- Exercise prompt -
Return the records exactly, with nothing added.
▬▬▬
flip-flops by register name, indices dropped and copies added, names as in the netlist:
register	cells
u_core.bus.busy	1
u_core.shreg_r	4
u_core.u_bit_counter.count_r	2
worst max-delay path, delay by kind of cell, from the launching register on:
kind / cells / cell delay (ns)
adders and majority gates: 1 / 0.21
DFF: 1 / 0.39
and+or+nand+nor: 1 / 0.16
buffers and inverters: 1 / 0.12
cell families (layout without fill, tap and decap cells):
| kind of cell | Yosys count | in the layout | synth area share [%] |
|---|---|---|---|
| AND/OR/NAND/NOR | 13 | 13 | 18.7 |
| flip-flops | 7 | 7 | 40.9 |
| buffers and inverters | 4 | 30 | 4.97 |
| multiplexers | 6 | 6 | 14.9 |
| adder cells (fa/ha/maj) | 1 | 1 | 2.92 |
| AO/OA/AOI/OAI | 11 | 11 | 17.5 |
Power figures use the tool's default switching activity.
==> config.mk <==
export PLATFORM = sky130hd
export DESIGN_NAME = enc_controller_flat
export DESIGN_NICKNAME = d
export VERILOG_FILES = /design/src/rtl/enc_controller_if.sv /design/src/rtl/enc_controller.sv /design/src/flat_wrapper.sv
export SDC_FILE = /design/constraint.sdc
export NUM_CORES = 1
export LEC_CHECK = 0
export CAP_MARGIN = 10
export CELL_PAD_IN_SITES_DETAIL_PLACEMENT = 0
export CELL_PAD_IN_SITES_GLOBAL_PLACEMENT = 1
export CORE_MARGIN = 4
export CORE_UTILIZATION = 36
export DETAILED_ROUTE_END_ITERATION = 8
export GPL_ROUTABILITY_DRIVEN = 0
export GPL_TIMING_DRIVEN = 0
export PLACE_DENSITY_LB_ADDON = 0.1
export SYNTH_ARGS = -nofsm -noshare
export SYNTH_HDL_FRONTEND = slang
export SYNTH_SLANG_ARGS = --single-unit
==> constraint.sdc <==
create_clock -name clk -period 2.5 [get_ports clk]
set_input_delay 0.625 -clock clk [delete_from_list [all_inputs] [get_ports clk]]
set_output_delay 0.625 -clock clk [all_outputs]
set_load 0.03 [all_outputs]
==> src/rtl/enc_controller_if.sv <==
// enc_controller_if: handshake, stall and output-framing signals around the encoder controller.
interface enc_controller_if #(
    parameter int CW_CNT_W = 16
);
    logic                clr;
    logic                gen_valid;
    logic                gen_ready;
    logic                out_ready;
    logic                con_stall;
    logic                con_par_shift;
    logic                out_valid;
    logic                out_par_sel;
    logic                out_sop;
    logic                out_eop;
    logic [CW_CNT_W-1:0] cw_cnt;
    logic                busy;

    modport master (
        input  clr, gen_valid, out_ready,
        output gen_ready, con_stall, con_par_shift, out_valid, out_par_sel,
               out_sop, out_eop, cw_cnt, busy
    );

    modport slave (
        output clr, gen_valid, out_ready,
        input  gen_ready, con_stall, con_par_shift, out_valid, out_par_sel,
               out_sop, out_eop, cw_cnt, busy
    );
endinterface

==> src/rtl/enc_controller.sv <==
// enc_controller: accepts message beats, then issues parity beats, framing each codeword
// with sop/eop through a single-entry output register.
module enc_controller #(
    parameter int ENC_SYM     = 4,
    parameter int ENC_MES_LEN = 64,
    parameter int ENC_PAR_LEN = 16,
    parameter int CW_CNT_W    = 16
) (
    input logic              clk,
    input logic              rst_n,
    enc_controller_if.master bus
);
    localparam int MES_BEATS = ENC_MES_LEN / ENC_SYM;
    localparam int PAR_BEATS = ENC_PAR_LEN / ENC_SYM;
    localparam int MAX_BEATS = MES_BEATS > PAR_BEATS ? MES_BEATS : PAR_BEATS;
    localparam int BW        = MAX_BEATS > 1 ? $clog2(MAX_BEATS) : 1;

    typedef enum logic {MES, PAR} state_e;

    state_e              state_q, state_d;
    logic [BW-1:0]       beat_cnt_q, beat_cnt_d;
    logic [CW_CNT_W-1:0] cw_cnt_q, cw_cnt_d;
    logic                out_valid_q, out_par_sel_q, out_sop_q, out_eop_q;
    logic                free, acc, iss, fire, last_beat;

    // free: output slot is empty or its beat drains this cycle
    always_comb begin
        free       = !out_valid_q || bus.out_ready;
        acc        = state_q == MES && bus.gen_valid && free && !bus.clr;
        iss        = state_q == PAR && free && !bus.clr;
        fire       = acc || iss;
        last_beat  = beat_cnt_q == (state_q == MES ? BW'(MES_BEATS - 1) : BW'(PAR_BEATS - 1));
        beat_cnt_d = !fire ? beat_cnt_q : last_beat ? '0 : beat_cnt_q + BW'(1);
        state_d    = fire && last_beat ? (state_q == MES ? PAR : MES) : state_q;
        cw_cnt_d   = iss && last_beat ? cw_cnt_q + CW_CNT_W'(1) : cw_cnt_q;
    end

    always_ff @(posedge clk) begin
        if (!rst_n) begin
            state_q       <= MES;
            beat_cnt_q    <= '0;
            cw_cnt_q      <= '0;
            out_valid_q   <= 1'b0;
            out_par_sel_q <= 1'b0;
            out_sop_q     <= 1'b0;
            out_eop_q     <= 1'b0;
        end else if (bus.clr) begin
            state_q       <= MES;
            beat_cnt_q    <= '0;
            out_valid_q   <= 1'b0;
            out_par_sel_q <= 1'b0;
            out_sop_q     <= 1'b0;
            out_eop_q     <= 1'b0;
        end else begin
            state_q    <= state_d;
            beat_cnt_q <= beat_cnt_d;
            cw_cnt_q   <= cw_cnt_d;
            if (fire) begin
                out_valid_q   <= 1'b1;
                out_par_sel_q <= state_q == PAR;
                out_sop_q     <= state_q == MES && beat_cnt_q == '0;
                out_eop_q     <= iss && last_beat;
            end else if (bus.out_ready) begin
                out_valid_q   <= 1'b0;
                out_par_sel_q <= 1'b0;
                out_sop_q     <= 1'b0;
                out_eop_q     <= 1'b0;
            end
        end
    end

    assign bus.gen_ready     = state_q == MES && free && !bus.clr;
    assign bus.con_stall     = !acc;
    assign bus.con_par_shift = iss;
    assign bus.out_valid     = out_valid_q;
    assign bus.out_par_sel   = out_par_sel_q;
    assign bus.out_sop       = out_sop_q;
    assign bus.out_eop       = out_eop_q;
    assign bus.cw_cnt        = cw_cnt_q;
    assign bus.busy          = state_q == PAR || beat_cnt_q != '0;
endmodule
▬▬▬
- Response to the exercise -
flip-flops by register name, indices dropped and copies added, names as in the netlist:
register	cells
u_core.bus.busy	1
u_core.shreg_r	4
u_core.u_bit_counter.count_r	2
worst max-delay path, delay by kind of cell, from the launching register on:
kind / cells / cell delay (ns)
adders and majority gates: 1 / 0.21
DFF: 1 / 0.39
and+or+nand+nor: 1 / 0.16
buffers and inverters: 1 / 0.12
cell families (layout without fill, tap and decap cells):
| kind of cell | Yosys count | in the layout | synth area share [%] |
|---|---|---|---|
| AND/OR/NAND/NOR | 13 | 13 | 18.7 |
| flip-flops | 7 | 7 | 40.9 |
| buffers and inverters | 4 | 30 | 4.97 |
| multiplexers | 6 | 6 | 14.9 |
| adder cells (fa/ha/maj) | 1 | 1 | 2.92 |
| AO/OA/AOI/OAI | 11 | 11 | 17.5 |
Power figures use the tool's default switching activity.
==> config.mk <==
export PLATFORM = sky130hd
export DESIGN_NAME = enc_controller_flat
export DESIGN_NICKNAME = d
export VERILOG_FILES = /design/src/rtl/enc_controller_if.sv /design/src/rtl/enc_controller.sv /design/src/flat_wrapper.sv
export SDC_FILE = /design/constraint.sdc
export NUM_CORES = 1
export LEC_CHECK = 0
export CAP_MARGIN = 10
export CELL_PAD_IN_SITES_DETAIL_PLACEMENT = 0
export CELL_PAD_IN_SITES_GLOBAL_PLACEMENT = 1
export CORE_MARGIN = 4
export CORE_UTILIZATION = 36
export DETAILED_ROUTE_END_ITERATION = 8
export GPL_ROUTABILITY_DRIVEN = 0
export GPL_TIMING_DRIVEN = 0
export PLACE_DENSITY_LB_ADDON = 0.1
export SYNTH_ARGS = -nofsm -noshare
export SYNTH_HDL_FRONTEND = slang
export SYNTH_SLANG_ARGS = --single-unit
==> constraint.sdc <==
create_clock -name clk -period 2.5 [get_ports clk]
set_input_delay 0.625 -clock clk [delete_from_list [all_inputs] [get_ports clk]]
set_output_delay 0.625 -clock clk [all_outputs]
set_load 0.03 [all_outputs]
==> src/rtl/enc_controller_if.sv <==
// enc_controller_if: handshake, stall and output-framing signals around the encoder controller.
interface enc_controller_if #(
    parameter int CW_CNT_W = 16
);
    logic                clr;
    logic                gen_valid;
    logic                gen_ready;
    logic                out_ready;
    logic                con_stall;
    logic                con_par_shift;
    logic                out_valid;
    logic                out_par_sel;
    logic                out_sop;
    logic                out_eop;
    logic [CW_CNT_W-1:0] cw_cnt;
    logic                busy;

    modport master (
        input  clr, gen_valid, out_ready,
        output gen_ready, con_stall, con_par_shift, out_valid, out_par_sel,
               out_sop, out_eop, cw_cnt, busy
    );

    modport slave (
        output clr, gen_valid, out_ready,
        input  gen_ready, con_stall, con_par_shift, out_valid, out_par_sel,
               out_sop, out_eop, cw_cnt, busy
    );
endinterface

==> src/rtl/enc_controller.sv <==
// enc_controller: accepts message beats, then issues parity beats, framing each codeword
// with sop/eop through a single-entry output register.
module enc_controller #(
    parameter int ENC_SYM     = 4,
    parameter int ENC_MES_LEN = 64,
    parameter int ENC_PAR_LEN = 16,
    parameter int CW_CNT_W    = 16
) (
    input logic              clk,
    input logic              rst_n,
    enc_controller_if.master bus
);
    localparam int MES_BEATS = ENC_MES_LEN / ENC_SYM;
    localparam int PAR_BEATS = ENC_PAR_LEN / ENC_SYM;
    localparam int MAX_BEATS = MES_BEATS > PAR_BEATS ? MES_BEATS : PAR_BEATS;
    localparam int BW        = MAX_BEATS > 1 ? $clog2(MAX_BEATS) : 1;

    typedef enum logic {MES, PAR} state_e;

    state_e              state_q, state_d;
    logic [BW-1:0]       beat_cnt_q, beat_cnt_d;
    logic [CW_CNT_W-1:0] cw_cnt_q, cw_cnt_d;
    logic                out_valid_q, out_par_sel_q, out_sop_q, out_eop_q;
    logic                free, acc, iss, fire, last_beat;

    // free: output slot is empty or its beat drains this cycle
    always_comb begin
        free       = !out_valid_q || bus.out_ready;
        acc        = state_q == MES && bus.gen_valid && free && !bus.clr;
        iss        = state_q == PAR && free && !bus.clr;
        fire       = acc || iss;
        last_beat  = beat_cnt_q == (state_q == MES ? BW'(MES_BEATS - 1) : BW'(PAR_BEATS - 1));
        beat_cnt_d = !fire ? beat_cnt_q : last_beat ? '0 : beat_cnt_q + BW'(1);
        state_d    = fire && last_beat ? (state_q == MES ? PAR : MES) : state_q;
        cw_cnt_d   = iss && last_beat ? cw_cnt_q + CW_CNT_W'(1) : cw_cnt_q;
    end

    always_ff @(posedge clk) begin
        if (!rst_n) begin
            state_q       <= MES;
            beat_cnt_q    <= '0;
            cw_cnt_q      <= '0;
            out_valid_q   <= 1'b0;
            out_par_sel_q <= 1'b0;
            out_sop_q     <= 1'b0;
            out_eop_q     <= 1'b0;
        end else if (bus.clr) begin
            state_q       <= MES;
            beat_cnt_q    <= '0;
            out_valid_q   <= 1'b0;
            out_par_sel_q <= 1'b0;
            out_sop_q     <= 1'b0;
            out_eop_q     <= 1'b0;
        end else begin
            state_q    <= state_d;
            beat_cnt_q <= beat_cnt_d;
            cw_cnt_q   <= cw_cnt_d;
            if (fire) begin
                out_valid_q   <= 1'b1;
                out_par_sel_q <= state_q == PAR;
                out_sop_q     <= state_q == MES && beat_cnt_q == '0;
                out_eop_q     <= iss && last_beat;
            end else if (bus.out_ready) begin
                out_valid_q   <= 1'b0;
                out_par_sel_q <= 1'b0;
                out_sop_q     <= 1'b0;
                out_eop_q     <= 1'b0;
            end
        end
    end

    assign bus.gen_ready     = state_q == MES && free && !bus.clr;
    assign bus.con_stall     = !acc;
    assign bus.con_par_shift = iss;
    assign bus.out_valid     = out_valid_q;
    assign bus.out_par_sel   = out_par_sel_q;
    assign bus.out_sop       = out_sop_q;
    assign bus.out_eop       = out_eop_q;
    assign bus.cw_cnt        = cw_cnt_q;
    assign bus.busy          = state_q == PAR || beat_cnt_q != '0;
endmodule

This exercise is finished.